Dene National Chief Norman Yakeleya will socially distance himself by heading out on the land from Friday, he said, urging other northern residents to do the same.
The federal government has promised Indigenous peoples will receive a share of federal funding to combat the growing coronavirus pandemic. The Dene Nation wants some of that to help people move onto the land.
“The most responsible thing is to ensure that we get people out on the land,” Yakeleya told Cabin Radio.
“There is a silver lining to this,” he said. “As Indigenous people, we were on the land.
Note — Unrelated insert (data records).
$ cat src/flat_wrapper.sv
// flat-port wrapper written by rule: the top's interface ports become plain ports
module vga_pixel_gen_flat 
#(
  parameter int H_VISIBLE = 640,
  parameter int V_VISIBLE = 480,
  parameter int BAR_WIDTH = 80
)
  (Clock50, Reset, bus_PixelEnable, bus_HorizontalCounter, bus_VerticalCounter, bus_HorizontalSyncIn, bus_VerticalSyncIn, bus_PatternSelect, bus_SolidColor, bus_Red, bus_Green, bus_Blue, bus_HorizontalSync, bus_VerticalSync, bus_DataEnable, bus_FrameCount);
  vga_pixel_gen_if bus_i ();
  input logic Clock50;
  input logic Reset;
  input wire logic [$bits(bus_i.PixelEnable)-1:0] bus_PixelEnable;
  input wire logic [$bits(bus_i.HorizontalCounter)-1:0] bus_HorizontalCounter;
  input wire logic [$bits(bus_i.VerticalCounter)-1:0] bus_VerticalCounter;
  input wire logic [$bits(bus_i.HorizontalSyncIn)-1:0] bus_HorizontalSyncIn;
  input wire logic [$bits(bus_i.VerticalSyncIn)-1:0] bus_VerticalSyncIn;
  input wire logic [$bits(bus_i.PatternSelect)-1:0] bus_PatternSelect;
  input wire logic [$bits(bus_i.SolidColor)-1:0] bus_SolidColor;
  output wire logic [$bits(bus_i.Red)-1:0] bus_Red;
  output wire logic [$bits(bus_i.Green)-1:0] bus_Green;
  output wire logic [$bits(bus_i.Blue)-1:0] bus_Blue;
  output wire logic [$bits(bus_i.HorizontalSync)-1:0] bus_HorizontalSync;
  output wire logic [$bits(bus_i.VerticalSync)-1:0] bus_VerticalSync;
  output wire logic [$bits(bus_i.DataEnable)-1:0] bus_DataEnable;
  output wire logic [$bits(bus_i.FrameCount)-1:0] bus_FrameCount;
  assign bus_i.PixelEnable = bus_PixelEnable;
  assign bus_i.HorizontalCounter = bus_HorizontalCounter;
  assign bus_i.VerticalCounter = bus_VerticalCounter;
  assign bus_i.HorizontalSyncIn = bus_HorizontalSyncIn;
  assign bus_i.VerticalSyncIn = bus_VerticalSyncIn;
  assign bus_i.PatternSelect = bus_PatternSelect;
  assign bus_i.SolidColor = bus_SolidColor;
  assign bus_Red = bus_i.Red;
  assign bus_Green = bus_i.Green;
  assign bus_Blue = bus_i.Blue;
  assign bus_HorizontalSync = bus_i.HorizontalSync;
  assign bus_VerticalSync = bus_i.VerticalSync;
  assign bus_DataEnable = bus_i.DataEnable;
  assign bus_FrameCount = bus_i.FrameCount;
  vga_pixel_gen #(.H_VISIBLE(H_VISIBLE), .V_VISIBLE(V_VISIBLE), .BAR_WIDTH(BAR_WIDTH)) u_core (.Clock50(Clock50), .Reset(Reset), .bus(bus_i));
endmodule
Someway through the history, we were encouraged to get off the land and live in communities.
“Now we’re asking the federal government: you brought us off the land, now we want you to help us get back on the land.”
Yakeleya said federal funding could be used to support education initiatives and even provide gas and groceries for those families looking to move onto the land as a form of pre-emptive self-isolation measure.
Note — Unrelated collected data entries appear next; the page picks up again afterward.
$ cat src/rtl/fifo_w1_r2_pkg.sv
// Shared types and helpers for the write-1 / read-2 circular buffer.
// Holds default sizing, the address-width helper and the pop-decode encoding.
package fifo_w1_r2_pkg;

  localparam int DEF_DATA_W = 16;
  localparam int DEF_DEPTH  = 8;

  function automatic int addr_w(input int depth);
    return $clog2(depth);
  endfunction

  typedef enum logic [1:0] {
    POP_NONE = 2'd0,
    POP_ONE  = 2'd1,
    POP_TWO  = 2'd2
  } pop_e;

endpackage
“With the closing of the schools, what an opportunity for families and their children to learn to live on the land,” he said. “To learn what type of wood to cut for fire, what type of snow to gather for water, learn about areas to fish, to hunt, where the beavers and muskrats are.
“This is a golden opportunity to sit and talk to your children without having your TV, Facebook, and texting. Come together as a family and actually listen to each other.”
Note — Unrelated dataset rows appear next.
File: src/rtl/branch_predict_unit_if.sv
// Signal bundle between the IF/EX pipeline and the branch predictor.
// The master side drives fetch/resolve information; the slave is the predictor.
interface branch_predict_unit_if;
  logic [31:0] if_pc_i;
  logic [31:0] if_instr_i;
  logic [31:0] if_imm_i;
  logic        stall_i;
  logic        flush_i;
  logic        ex_valid_i;
  logic [31:0] ex_pc_i;
  logic        ex_taken_i;
  logic        ex_mispred_i;
  logic        pred_taken_o;
  logic [31:0] pred_target_o;
  logic        id_pred_taken_o;
  logic [31:0] id_pred_target_o;
  logic [31:0] stat_branch_cnt_o;
  logic [31:0] stat_miss_cnt_o;

  // No handshake: IF inputs are sampled combinationally every cycle; an EX
  // update is consumed on the rising edge whenever ex_valid_i is high.
  modport master (
    output if_pc_i, if_instr_i, if_imm_i, stall_i, flush_i,
    output ex_valid_i, ex_pc_i, ex_taken_i, ex_mispred_i,
    input  pred_taken_o, pred_target_o, id_pred_taken_o, id_pred_target_o,
    input  stat_branch_cnt_o, stat_miss_cnt_o
  );

  modport slave (
    input  if_pc_i, if_instr_i, if_imm_i, stall_i, flush_i,
    input  ex_valid_i, ex_pc_i, ex_taken_i, ex_mispred_i,
    output pred_taken_o, pred_target_o, id_pred_taken_o, id_pred_target_o,
    output stat_branch_cnt_o, stat_miss_cnt_o
  );
endinterface

File: src/rtl/branch_predict_unit.sv
// IF-stage 2-bit saturating-counter branch predictor with IF/ID prediction registers.
// Optional resolved-branch / misprediction statistics enabled by defining BPU_STATS_EN.
module branch_predict_unit #(
  parameter int         IDX_W    = 4,
  parameter logic [1:0] CNT_INIT = 2'b01
) (
  input logic                  clk,
  input logic                  rst_n,
  branch_predict_unit_if.slave bus
);

  localparam int DEPTH = 1 << IDX_W;
  localparam logic [6:0] OP_JAL    = 7'b1101111;
  localparam logic [6:0] OP_BRANCH = 7'b1100011;

  logic [1:0]       cnt_q [DEPTH];
  logic [IDX_W-1:0] rd_idx;
  logic [IDX_W-1:0] wr_idx;
  logic [1:0]       wr_cur;
  logic [1:0]       wr_next;
  logic             pred_taken;
  logic [31:0]      pred_target;
  logic             id_taken_q;
  logic [31:0]      id_target_q;

  assign rd_idx = bus.if_pc_i[IDX_W+1:2];
  assign wr_idx = bus.ex_pc_i[IDX_W+1:2];
  assign wr_cur = cnt_q[wr_idx];

  // Reads see the pre-update table; a same-cycle write shows up next cycle.
  always_comb begin
    pred_taken = 1'b0;
    if (bus.if_instr_i[1:0] == 2'b11) begin
      case (bus.if_instr_i[6:0])
        OP_JAL:    pred_taken = 1'b1;
        OP_BRANCH: pred_taken = cnt_q[rd_idx][1];
        default:   pred_taken = 1'b0;
      endcase
    end
  end

  assign pred_target = bus.if_pc_i + bus.if_imm_i;

  always_comb begin
    wr_next = wr_cur;
    if (bus.ex_taken_i) begin
      if (wr_cur != 2'b11) wr_next = wr_cur + 2'd1;
    end else begin
      if (wr_cur != 2'b00) wr_next = wr_cur - 2'd1;
    end
  end

  always_ff @(posedge clk or negedge rst_n) begin
    if (!rst_n) begin
      for (int i = 0; i < DEPTH; i++) cnt_q[i] <= CNT_INIT;
    end else if (bus.ex_valid_i) begin
      cnt_q[wr_idx] <= wr_next;
    end
  end

  // Flush beats stall so a redirect can never leave a stale prediction in ID.
  always_ff @(posedge clk or negedge rst_n) begin
    if (!rst_n) begin
      id_taken_q  <= 1'b0;
      id_target_q <= 32'h0;
    end else if (bus.flush_i) begin
      id_taken_q  <= 1'b0;
      id_target_q <= 32'h0;
    end else if (!bus.stall_i) begin
      id_taken_q  <= pred_taken;
      id_target_q <= pred_target;
    end
  end

  assign bus.pred_taken_o     = pred_taken;
  assign bus.pred_target_o    = pred_target;
  assign bus.id_pred_taken_o  = id_taken_q;
  assign bus.id_pred_target_o = id_target_q;

`ifdef BPU_STATS_EN
  logic [31:0] branch_cnt_q;
  logic [31:0] miss_cnt_q;

  always_ff @(posedge clk or negedge rst_n) begin
    if (!rst_n) begin
      branch_cnt_q <= 32'h0;
      miss_cnt_q   <= 32'h0;
    end else if (bus.ex_valid_i) begin
      if (branch_cnt_q != 32'hFFFF_FFFF) branch_cnt_q <= branch_cnt_q + 32'd1;
      if (bus.ex_mispred_i && (miss_cnt_q != 32'hFFFF_FFFF))
        miss_cnt_q <= miss_cnt_q + 32'd1;
    end
  end

  assign bus.stat_branch_cnt_o = branch_cnt_q;
  assign bus.stat_miss_cnt_o   = miss_cnt_q;
`else
  assign bus.stat_branch_cnt_o = 32'h0;
  assign bus.stat_miss_cnt_o   = 32'h0;
`endif

endmodule
File: src/flat_wrapper.sv
// flat-port wrapper written by rule: the top's interface ports become plain ports
module branch_predict_unit_flat 
#(
  parameter int         IDX_W    = 4,
  parameter logic [1:0] CNT_INIT = 2'b01
)
  (clk, rst_n, bus_if_pc_i, bus_if_instr_i, bus_if_imm_i, bus_stall_i, bus_flush_i, bus_ex_valid_i, bus_ex_pc_i, bus_ex_taken_i, bus_ex_mispred_i, bus_pred_taken_o, bus_pred_target_o, bus_id_pred_taken_o, bus_id_pred_target_o, bus_stat_branch_cnt_o, bus_stat_miss_cnt_o);
  branch_predict_unit_if bus_i ();
  input logic clk;
  input logic rst_n;
  input wire logic [$bits(bus_i.if_pc_i)-1:0] bus_if_pc_i;
  input wire logic [$bits(bus_i.if_instr_i)-1:0] bus_if_instr_i;
  input wire logic [$bits(bus_i.if_imm_i)-1:0] bus_if_imm_i;
  input wire logic [$bits(bus_i.stall_i)-1:0] bus_stall_i;
  input wire logic [$bits(bus_i.flush_i)-1:0] bus_flush_i;
  input wire logic [$bits(bus_i.ex_valid_i)-1:0] bus_ex_valid_i;
  input wire logic [$bits(bus_i.ex_pc_i)-1:0] bus_ex_pc_i;
  input wire logic [$bits(bus_i.ex_taken_i)-1:0] bus_ex_taken_i;
  input wire logic [$bits(bus_i.ex_mispred_i)-1:0] bus_ex_mispred_i;
  output wire logic [$bits(bus_i.pred_taken_o)-1:0] bus_pred_taken_o;
  output wire logic [$bits(bus_i.pred_target_o)-1:0] bus_pred_target_o;
  output wire logic [$bits(bus_i.id_pred_taken_o)-1:0] bus_id_pred_taken_o;
  output wire logic [$bits(bus_i.id_pred_target_o)-1:0] bus_id_pred_target_o;
  output wire logic [$bits(bus_i.stat_branch_cnt_o)-1:0] bus_stat_branch_cnt_o;
  output wire logic [$bits(bus_i.stat_miss_cnt_o)-1:0] bus_stat_miss_cnt_o;
  assign bus_i.if_pc_i = bus_if_pc_i;
  assign bus_i.if_instr_i = bus_if_instr_i;
  assign bus_i.if_imm_i = bus_if_imm_i;
  assign bus_i.stall_i = bus_stall_i;
  assign bus_i.flush_i = bus_flush_i;
  assign bus_i.ex_valid_i = bus_ex_valid_i;
  assign bus_i.ex_pc_i = bus_ex_pc_i;
  assign bus_i.ex_taken_i = bus_ex_taken_i;
  assign bus_i.ex_mispred_i = bus_ex_mispred_i;
  assign bus_pred_taken_o = bus_i.pred_taken_o;
  assign bus_pred_target_o = bus_i.pred_target_o;
  assign bus_id_pred_taken_o = bus_i.id_pred_taken_o;
  assign bus_id_pred_target_o = bus_i.id_pred_target_o;
  assign bus_stat_branch_cnt_o = bus_i.stat_branch_cnt_o;
  assign bus_stat_miss_cnt_o = bus_i.stat_miss_cnt_o;
  branch_predict_unit #(.IDX_W(IDX_W), .CNT_INIT(CNT_INIT)) u_core (.clk(clk), .rst_n(rst_n), .bus(bus_i));
endmodule
File: config.mk
export PLATFORM = sky130hd
export DESIGN_NAME = branch_predict_unit_flat
export DESIGN_NICKNAME = d
export VERILOG_FILES = /design/src/rtl/branch_predict_unit_if.sv /design/src/rtl/branch_predict_unit.sv /design/src/flat_wrapper.sv
export SDC_FILE = /design/constraint.sdc
export NUM_CORES = 1
export LEC_CHECK = 0
export ABC_AREA = 0
export BUFFER_PORTS_ARGS = -buffer_cell sky130_fd_sc_hd__buf_2
export CAP_MARGIN = 20
export CORE_UTILIZATION = 48
export CTS_CLUSTER_DIAMETER = 50
export DETAILED_ROUTE_END_ITERATION = 10
export GPL_TIMING_DRIVEN = 1
export PLACE_DENSITY_LB_ADDON = 0.05
export RECOVER_POWER = 50
export SYNTH_ARGS = -nofsm -noshare
export SYNTH_HDL_FRONTEND = slang
export SYNTH_SLANG_ARGS = --single-unit
export TNS_END_PERCENT = 5
File: constraint.sdc
create_clock -name clk -period 3.8 [get_ports clk]
set_input_delay 0.76 -clock clk [delete_from_list [all_inputs] [get_ports clk]]
set_output_delay 0.76 -clock clk [all_outputs]
set_load 0.02 [all_outputs]
==> results.toml <==
[final_layout]
areaGrowthSynthToFinish_pct = 21.6
fillers = 1008
finalInstanceArea_um2 = 6670
nNetsFinal = 911
multi_input_area_um2 = 3520
seq_area_um2 = 1650
num_antenna_cells = 0
final_cells = 889
post-route-util = 0.607
final_layout_size_suffix_gt1_frac = 0.339

[timing]
timing.final.crit_period_ns = 3.80
setup_viol = 1
tightest_slew_ns = 1.91
timing.final.crit_share = 1.00
max_clock_freq_mhz = 263
relSlewSlack = -0.275
finClkSkew_ns = 0.00836
hold_viol = 0
rsz0062_at_grt = "true"
maxSlewViolCount = 36
final.setup.worst_slack_ns = -0.000377

[drt]
drtIter0Drc = 194
drc_errors = 0
dr.pass1.iters = 7
routedWlPerCell_um = 16.6
ant_nets = 0
viasPerCell = 5.48
vias = 4873
totalWireLength_um = 14700

[cts]
cts_max_level = 3
hold_buffers = 0
clockRootBuffer = "clkbuf_16"
clkTransAtPathRegs_ns = 0.06
cts_buffer_depth = 2
cts_sinks = 65
clk_latency_ns = 0.34
tritoncts = "done"
cts_buffers = 9

[outcome]
violations = "max-capacitance violations, max-slew violations, negative setup slack"
status = "complete, but fails checks"

[setup_path]
crit_fanout = 3
crit_family = "compound AO/OA/AOI/OAI gates"
reg2regPathDepth = 4
slowest_stage = "a221o_1"
rrSetupSlack_ns = 1.56
endpoint_kind = "output port"
cp.arrival_ns = 3.04
cp-start-kind = "input port"
critPathCapture = "bus_pred_target_o[18]"
crit_cells = 11
r2r-start = "u_core.cnt_q[1]"
startpoint = "bus_if_pc_i[0]"
path_class = "in2out"
path_buf_inv = 2
critPathRequiredTime_ns = 3.04
rr_endpoint = "u_core.cnt_q[5]"
critPathMaxStageDelay_ns = 0.44
crit_chain = "buf_6 > ha_4 > fa_2 > a21o_1 > a221o_1 > a221o_1 > a21boi_2 > or2_4 > nand2_2 > xor2_1 > buf_4"
cp_common_cell = "a221o_1"

[global_routing]
use_met3 = 0.0311
grt_max_degree = 48
antenna_found_initial = 0
grt_first_pass_wirelength_um = 22100
met2_usage = 0.424
grt_usage = 0.245
busiest_layer = "met2"
met1_usage = 0.311
grt_pass1_vias = 4445
grt_overflow = 0

[placement]
gp_congestion = 0.921
hpwl_um = 11400
io_buffers = 146
place_area_um2 = 6270
dp_cells = 867

[synthesis]
ys_warn_count = 0
netlist_area_um2 = 5480
synth_compound_area_frac = 0.146
ys_top_cells_by_area = "dfrtp_1, buf_4, dfstp_2"
synth_seq_area_share = 0.300
avgSynthCellArea_um2 = 9.45
synth-simple-area-share = 0.157
synthCells = 580
ys_ff_latch = 65
ys.flop_type = "dfrtp_1"
synth_cell_types = 66
synth_top_family_by_area = "simple AND/OR/NAND/NOR gates"
synth_edf_count = 0
yosysTopAreaCellShare = 0.224
synth_top_cell_by_area = "dfrtp_1"
synthMuxAreaShare = 0.151
async_reset_ff_frac = 1.00
yosys.area_share.adder = 0.0785
synthXorXnorAreaFrac = 0.0495

[hold_path]
hold_path_class = "in2async"

[floorplan]
core-area_um2 = 11000
die_h_um = 109
fp.dieW_um = 109
start_util = 0.499
dieArea_um2 = 11900
rows = 38
ios = 265

[power_and_ir_drop]
max-vdd-ir-drop_mv = 0.349
finalPower_w = 0.00299
power.leakage_nw = 3.22
p_per_area_nw_per_um2 = 449

[run]
maxCapViolations = 1
-- worst min-delay path by stage --
stage	to	slack [ns]	cells after the start
floorplan	u_core.bus.id_pred_taken_o	0.46	0
global placement	u_core.bus.id_pred_target_o[15]	0.48	1
detailed placement	u_core.bus.id_pred_target_o[13]	0.49	1
CTS	u_core.bus.id_pred_target_o[13]	0.50	1
global route	u_core.bus.id_pred_target_o[25]	0.51	1
finish	u_core.bus.id_pred_target_o[25]	0.44	1
-- cell families (layout without fill, tap and decap cells) --
logic type / after synthesis / in the layout
AND/OR/NAND/NOR: 169 / 169
AO/OA/AOI/OAI: 117 / 117
buffers and inverters: 103 / 209
flip-flops: 65 / 65
multiplexers: 60 / 60
adder cells (fa/ha/maj): 34 / 34
XOR/XNOR: 31 / 31
other: 1 / 64
-- final cells by class --
| cell class | count | share of cell area |
|---|---|---|
| clock buffers | 14 | 0.0396 |
| flip-flops and latches | 65 | 0.247 |
| clock inverters | 2 | 0.00188 |
| inverters | 6 | 0.00338 |
| repair buffers | 187 | 0.153 |
| multi-input cells | 475 | 0.529 |
| well taps | 140 | 0.0263 |
-- cells in the mapped netlist (all sizes together) (8+ instances only) --
master,number
mux2i,13
buf,68
mux4,15
mux2,32
o21ai,19
clkbuf,29
xor2,13
nand2,31
nor2b,8
nor2,51
a21oi,34
a21o,14
ha,31
nand3,11
nor3,10
dfstp,16
nand4,12
nand2b,8
dfrtp,49
xnor2,18
-- layout by cell type, fill, tap and decap left out, types with 13 or more instances in the layout --
master    count
nor2_1       51
dfrtp_1      49
ha_1         30
a21o_1       14
buf_2       106
buf_4        44
xor2_1       13
xnor2_1      15
dfstp_2      16
clkbuf_1     37
a21oi_1      31
mux2_2       32
mux4_2       15
conb_1       64
o21ai_0      19
nand2_1      30
mux2i_1      13
-- routing by layer --
layer  routed length, um  share of wire
met1                6250           0.42
met2                7480           0.51
met3                 816          0.055
met4                 191          0.013
met5                   0              0
-- sequential cells by signal, indices dropped and copies added, names as in the netlist --
name / flops
u_core.bus.id_pred_target_o: 32
u_core.cnt_q: 32
u_core.bus.id_pred_taken_o: 1
-- through the flow --
stage / hold slack, ns / worst slack, ns / setup TNS [ns]
5_1_grt: 0.509 / -0.105 / -0.280
3_3_place_gp: 0.484 / -0.228 / -0.978
2_1_floorplan: 0.464 / 0.00935 / 0
4_1_cts: 0.502 / -0.0583 / -0.130
3_5_place_dp: 0.485 / -0.200 / -1.15
6_report: 0.444 / -0.000377 / -0.000377
-- what timing repair did --
action	in CTS	in global routing
pin swaps	7	6
gates resized for setup	15	12
buffers inserted	3	2
endpoints found under the setup margin	8	11
hold endpoints to repair	0	0
gates cloned	0	0
-- report_power, final --
| group | internal, W | switching [W] | total [W] |
|---|---|---|---|
| sequential | 0.000900 | 0.0000916 | 0.000991 |
| clock | 0.000477 | 0.000312 | 0.000789 |
| combinational | 0.000530 | 0.000681 | 0.00121 |
No activity file was read; power rests on OpenSTA's default activity.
Yakeleya said he will head south toward Fort Providence with his family on Friday. He plans to live on the land in the area until further notice.
Meanwhile, the Dene Nation expressed serious concerns about eight NWT communities where, according to Yakeleya, there are no full-time nurses currently stationed.
“We want to look at what plans exist in those communities that are isolated and don’t have a full-time nurse,” he said.
“How do we support those eight communities? We will be making a request [to Ottawa] to support our communities in the North, especially getting proper healthcare services and resources.”
The Dene Nation had a call with the federal Indigenous services minister, Marc Miller, on Monday, Yakeleya said, and expected more calls this week.
Yakeleya also acknowledged that while he hoped many people would take the opportunity to live off the land for a time, not all situations would allow that.
Discussing elderly or immunocompromised community members, he said: “We’ve got to watch that.
“We know they’re going to need help and we’ve got to have some special provisions in there.”